Heart failure is a complex clinical syndrome that occurs when the heart is unable to pump or receive blood effectively, leading to inadequate perfusion of organs and tissues. The pathophysiology of heart failure involves various mechanisms, and it often develops as a result of underlying cardiovascular diseases or conditions that strain the heart. Following the initiation triggered by various risk factors such as coronary artery disease, tachyarrhythmias, valvular heart disease, myocarditis, hypertension, obesity, and diabetes, a cascade of mechanisms unfolds within the heart. Activation of the renin-angiotensin-aldosterone system, stimulation of the sympathetic adrenergic system, vasopressin secretion through beta receptor mediation leading to excessive water absorption, persistent elevation of inflammatory markers resulting in fibrosis, maladaptive intracellular calcium handling, ATP-related energy depletion, and increased production of reactive oxygen species collectively exert detrimental effects on the left ventricle. See Image. Pathophysiology of Heart Failure. Conversely, pathways involving natriuretic peptides and positive adaptations in intracellular calcium handling exhibit protective effects on the left ventricle. These mechanisms collectively impose strain on the heart, giving rise to the phenotypic expression of the heart failure spectrum. This expression manifests as changes in ventricular preload or afterload, variations in inotropy (increased or decreased contractility), lusitropy (the ability of the ventricle to relax), and chronotropy (heart rate regulation), ultimately resulting in permanent morphological alterations in the left ventricle. In heart failure with reduced ejection fraction, the left ventricle enlarges and weakens, and the pressure-volume relationship reveals a reduction in stroke volume, an elevation in left ventricular end-diastolic pressure, and an increase in left ventricular end-diastolic volume. Heart failure with preserved ejection fraction is associated with hypertrophy and abnormal lusitropy, and the pressure-volume relationship indicates an elevation in end-diastolic pressure along with a reduction in stroke volume and left ventricular end-diastolic volume.

Common histopathological findings in heart failure with preserved ejection fraction include fibrosis, hypertrophy, inflammation, and amyloidosis.

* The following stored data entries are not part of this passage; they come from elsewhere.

<file path="src/logic/jld_pkg.sv">
// Shared encodings, field positions and widths for the jump and load decoder.
package jld_pkg;
    localparam int unsigned JLD_XLEN = 32;
    localparam int unsigned JLD_REGW = 5;
    localparam logic [5:0] JLD_OP_SPECIAL = 6'h00;
    localparam logic [5:0] JLD_OP_DIRECT_BRANCH = 6'h02;
    localparam logic [5:0] JLD_OP_DIRECT_CALL = 6'h03;
    localparam logic [5:0] JLD_OP_LOAD_SBYTE = 6'h20;
    localparam logic [5:0] JLD_OP_LOAD_SHALF = 6'h21;
    localparam logic [5:0] JLD_OP_LOAD_UBYTE = 6'h24;
    localparam logic [5:0] JLD_OP_LOAD_UHALF = 6'h25;
    localparam logic [5:0] JLD_FN_REG_BRANCH = 6'h08;
    localparam logic [5:0] JLD_FN_REG_CALL = 6'h09;
    localparam int unsigned JLD_OP_LSB = 26;
    localparam int unsigned JLD_RA_LSB = 21;
    localparam int unsigned JLD_RB_LSB = 16;
    localparam int unsigned JLD_RD_LSB = 11;
    localparam int unsigned JLD_TGT_W = 26;
    localparam int unsigned JLD_OFS_W = 16;
    localparam int unsigned JLD_FN_W = 6;
    localparam int unsigned JLD_REGION_W = 4;
    localparam logic [4:0] JLD_LINK_REG = 5'h1f;
    localparam logic [31:0] JLD_SLOT_STEP = 32'h0000_0004;
    localparam logic [31:0] JLD_LINK_STEP = 32'h0000_0008;
    localparam logic [1:0] JLD_WORD_ALIGNED = 2'h0;
    localparam logic [31:0] JLD_RESET_WORD = 32'h0000_0000;
    typedef enum logic {JLD_IDLE, JLD_LOAD_WAIT} jld_state_e;
endpackage

</file>
<file path="src/logic/jld_load_format.sv">
// Byte lane selection and extension of loaded partial words.
`timescale 1ns/1ns
module jld_load_format (
    // Loaded word and access shape.
    input wire logic [jld_pkg::JLD_XLEN-1:0] memWord,
    input wire logic [1:0] virtLow,
    input wire logic isHalf,
    input wire logic isSigned,
    input wire logic cpuHighByteFirst,
    // Register file value.
    output logic [jld_pkg::JLD_XLEN-1:0] result
);
    import jld_pkg::*;
    logic [1:0] lane;
    logic [JLD_XLEN-1:0] shifted;

    always_comb begin
        // A halfword keeps its lowest lane bit; only the half selector flips.
        lane = virtLow ^ {cpuHighByteFirst, cpuHighByteFirst & ~isHalf};
        shifted = memWord >> {lane, 3'h0};
        if (isHalf) begin
            result = {{16{isSigned & shifted[15]}}, shifted[15:0]};
        end else begin
            result = {{24{isSigned & shifted[7]}}, shifted[7:0]};
        end
    end
endmodule // jld_load_format

</file>
<file path="src/logic/jld_decode.sv">
// Decode and execution of jumps and partial-word loads for the integer core.
`timescale 1ns/1ns
module jld_decode (
    // Clock and reset.
    input wire logic sys_clk,
    input wire logic sys_rst,
    // Instruction issue.
    input wire logic instrValid,
    input wire logic [jld_pkg::JLD_XLEN-1:0] instrWord,
    input wire logic [jld_pkg::JLD_XLEN-1:0] instrAddr,
    input wire logic [jld_pkg::JLD_XLEN-1:0] srcAData,
    output logic issueReady,
    // Byte order controls.
    input wire logic cpuHighByteFirst,
    input wire logic swapByteOrderFlag,
    // Fetch redirect.
    output logic redirValid,
    output logic [jld_pkg::JLD_XLEN-1:0] redirTarget,
    output logic redirAddrErr,
    // Register file write.
    output logic rfWrEn,
    output logic [jld_pkg::JLD_REGW-1:0] rfWrAddr,
    output logic [jld_pkg::JLD_XLEN-1:0] rfWrData,
    // Load unit.
    output logic memReq,
    output logic [jld_pkg::JLD_XLEN-1:0] memVAddr,
    output logic [jld_pkg::JLD_XLEN-1:0] memPAddr,
    output logic memHalf,
    input wire logic memRspValid,
    input wire logic [jld_pkg::JLD_XLEN-1:0] memRspData,
    // Data address error.
    output logic addrErrValid,
    output logic [jld_pkg::JLD_XLEN-1:0] addrErrVAddr
);
    import jld_pkg::*;

    typedef struct packed {
        jld_state_e state;
        logic ready;
        logic jmpPend;
        logic [JLD_XLEN-1:0] jmpTarget;
        logic redirValid;
        logic [JLD_XLEN-1:0] redirTarget;
        logic redirAddrErr;
        logic rfWrEn;
        logic rfFromLoad;
        logic [JLD_REGW-1:0] rfWrAddr;
        logic [JLD_XLEN-1:0] rfWrData;
        logic memReq;
        logic [JLD_XLEN-1:0] memVAddr;
        logic [JLD_XLEN-1:0] memPAddr;
        logic memHalf;
        logic loadSigned;
        logic aeValid;
        logic [JLD_XLEN-1:0] aeVAddr;
    } jld_regs_s;

    function automatic logic [JLD_REGW-1:0] regField(input logic [JLD_XLEN-1:0] w,
                                                       input int unsigned lsb);
        regField = w[lsb +: JLD_REGW];
    endfunction

    jld_regs_s st_q;
    jld_regs_s st_d;
    logic accept;
    logic [5:0] opcode;
    logic [5:0] funct;
    logic isSpecial;
    logic isDirect;
    logic isRegJump;
    logic isLoad;
    logic isHalfOp;
    logic [JLD_XLEN-1:0] effAddr;
    logic [JLD_XLEN-1:0] slotAddr;
    logic [JLD_XLEN-1:0] linkAddr;
    logic [JLD_XLEN-1:0] loadResult;

    assign accept = instrValid & st_q.ready;
    assign opcode = instrWord[JLD_OP_LSB +: 6];
    assign funct = instrWord[JLD_FN_W-1:0];
    assign isSpecial = opcode == JLD_OP_SPECIAL;
    assign isDirect = opcode == JLD_OP_DIRECT_BRANCH || opcode == JLD_OP_DIRECT_CALL;
    assign isRegJump = isSpecial && (funct == JLD_FN_REG_BRANCH || funct == JLD_FN_REG_CALL);
    assign isHalfOp = opcode == JLD_OP_LOAD_SHALF || opcode == JLD_OP_LOAD_UHALF;
    assign isLoad = isHalfOp || opcode == JLD_OP_LOAD_SBYTE || opcode == JLD_OP_LOAD_UBYTE;
    assign effAddr = srcAData + {{(JLD_XLEN-JLD_OFS_W){instrWord[JLD_OFS_W-1]}},
                                 instrWord[JLD_OFS_W-1:0]};
    assign slotAddr = instrAddr + JLD_SLOT_STEP;
    assign linkAddr = instrAddr + JLD_LINK_STEP;

    jld_load_format loadFormat (
        .memWord(memRspData),
        .virtLow(st_q.memVAddr[1:0]),
        .isHalf(st_q.memHalf),
        .isSigned(st_q.loadSigned),
        .cpuHighByteFirst(cpuHighByteFirst),
        .result(loadResult)
    );

    always_comb begin
        st_d = st_q;
        st_d.redirValid = 1'b0;
        st_d.rfWrEn = 1'b0;
        st_d.rfFromLoad = 1'b0;
        st_d.memReq = 1'b0;
        st_d.aeValid = 1'b0;
        unique case (st_q.state)
            JLD_IDLE: begin
                if (accept) begin
                    // The slot instruction is taken before the jump lands.
                    if (st_q.jmpPend) begin
                        st_d.jmpPend = 1'b0;
                        st_d.redirValid = 1'b1;
                        st_d.redirTarget = st_q.jmpTarget;
                        // The fault belongs to the target fetch, so it rides the redirect.
                        st_d.redirAddrErr = st_q.jmpTarget[1:0] != JLD_WORD_ALIGNED;
                    end
                    if (isDirect) begin
                        st_d.jmpPend = 1'b1;
                        st_d.jmpTarget = {slotAddr[JLD_XLEN-1 -: JLD_REGION_W],
                                          instrWord[JLD_TGT_W-1:0], 2'h0};
                        if (opcode == JLD_OP_DIRECT_CALL) begin
                            st_d.rfWrEn = 1'b1;
                            st_d.rfWrAddr = JLD_LINK_REG;
                            st_d.rfWrData = linkAddr;
                        end
                    end else if (isRegJump) begin
                        st_d.jmpPend = 1'b1;
                        st_d.jmpTarget = srcAData;
                        if (funct == JLD_FN_REG_CALL) begin
                            // Equal source and destination is left undefined by software contract.
                            st_d.rfWrEn = 1'b1;
                            st_d.rfWrAddr = regField(instrWord, JLD_RD_LSB);
                            st_d.rfWrData = linkAddr;
                        end
                    end else if (isLoad) begin
                        st_d.rfWrAddr = regField(instrWord, JLD_RB_LSB);
                        st_d.memHalf = isHalfOp;
                        st_d.loadSigned = ~opcode[2];
                        st_d.memVAddr = effAddr;
                        if (isHalfOp && effAddr[0]) begin
                            st_d.aeValid = 1'b1;
                            st_d.aeVAddr = effAddr;
                        end else begin
                            st_d.memReq = 1'b1;
                            st_d.memPAddr = {effAddr[JLD_XLEN-1:2], effAddr[1:0] ^
                                {swapByteOrderFlag, swapByteOrderFlag & ~isHalfOp}};
                            st_d.ready = 1'b0;
                            st_d.state = JLD_LOAD_WAIT;
                        end
                    end
                end
            end
            JLD_LOAD_WAIT: begin
                if (memRspValid) begin
                    st_d.rfWrEn = 1'b1;
                    st_d.rfFromLoad = 1'b1;
                    st_d.rfWrData = loadResult;
                    st_d.ready = 1'b1;
                    st_d.state = JLD_IDLE;
                end
            end
        endcase
        if (sys_rst) begin
            st_d = '0;
            st_d.state = JLD_IDLE;
            st_d.ready = 1'b1;
            st_d.rfWrData = JLD_RESET_WORD;
        end
    end

    always_ff @(posedge sys_clk) begin
        st_q <= st_d;
    end

    assign issueReady = st_q.ready;
    assign redirValid = st_q.redirValid;
    assign redirTarget = st_q.redirTarget;
    assign redirAddrErr = st_q.redirAddrErr;
    assign rfWrEn = st_q.rfWrEn;
    assign rfWrAddr = st_q.rfWrAddr;
    assign rfWrData = st_q.rfWrData;
    assign memReq = st_q.memReq;
    assign memVAddr = st_q.memVAddr;
    assign memPAddr = st_q.memPAddr;
    assign memHalf = st_q.memHalf;
    assign addrErrValid = st_q.aeValid;
    assign addrErrVAddr = st_q.aeVAddr;
endmodule // jld_decode

</file>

Identifying amyloid traditionally involves Congo red staining, although its effectiveness varies based on staining quality and laboratory expertise. Crystal violet is an alternative stain that offers more consistency and better visibility under conventional light microscopy. In glycogen storage disorders, enlarged myocytes with cytoplasmic vacuoles containing glycogen are observed, highlighted by periodic acid–shiff staining. Hypertrophic cardiomyopathy is characterized by myocyte disarray, requiring at least 20% of the overall section area for diagnosis. This condition presents with haphazardly arranged myocytes or myofiber bundles and increased interstitial fibrosis. Heart failure with reduced ejection fraction is most commonly caused by coronary artery disease. Following myocardial infarction, histologic changes, including interstitial edema, can be appreciated within 4-12 hours. Early ischemia, characterized by a neutrophilic inflammatory cell infiltrate, occurs in the first 72 hours. The subsequent stage (three to five days) involves the removal of myocytes, replaced by lymphocytes, pigment-laden histiocytes, and myofibroblasts. Two to four weeks post-infarction, collagen deposition increases, and inflammation decreases. By one to two months, dense collagen scar forms, and residual inflammatory cells are minimal. In nonischemic dilated cardiomyopathy, microscopic findings include nonspecific myocyte hypertrophy and myocardial fibrosis. Sarcoidosis exhibits patchy mononuclear inflammatory infiltrates with noncaseating granulomas, often amidst prominent myocardial fibrosis. Lyme carditis is characterized by a perivascular pattern of inflammation, resembling a "road map" and a cellular composition of lymphohistiocytic with frequent plasma cells. Giant cell myocarditis pathology involves florid myocarditis with lymphocytes, histiocytes, and multinucleated giant cells, with numerous eosinophils distinguishing it from sarcoidosis. Myocarditis histopathology involves inflammation associated with myocyte injury and various cellular compositions, including lymphocyte-predominant, lymphohistiocytic, or mixed cellular patterns with eosinophils and/or neutrophils.[10]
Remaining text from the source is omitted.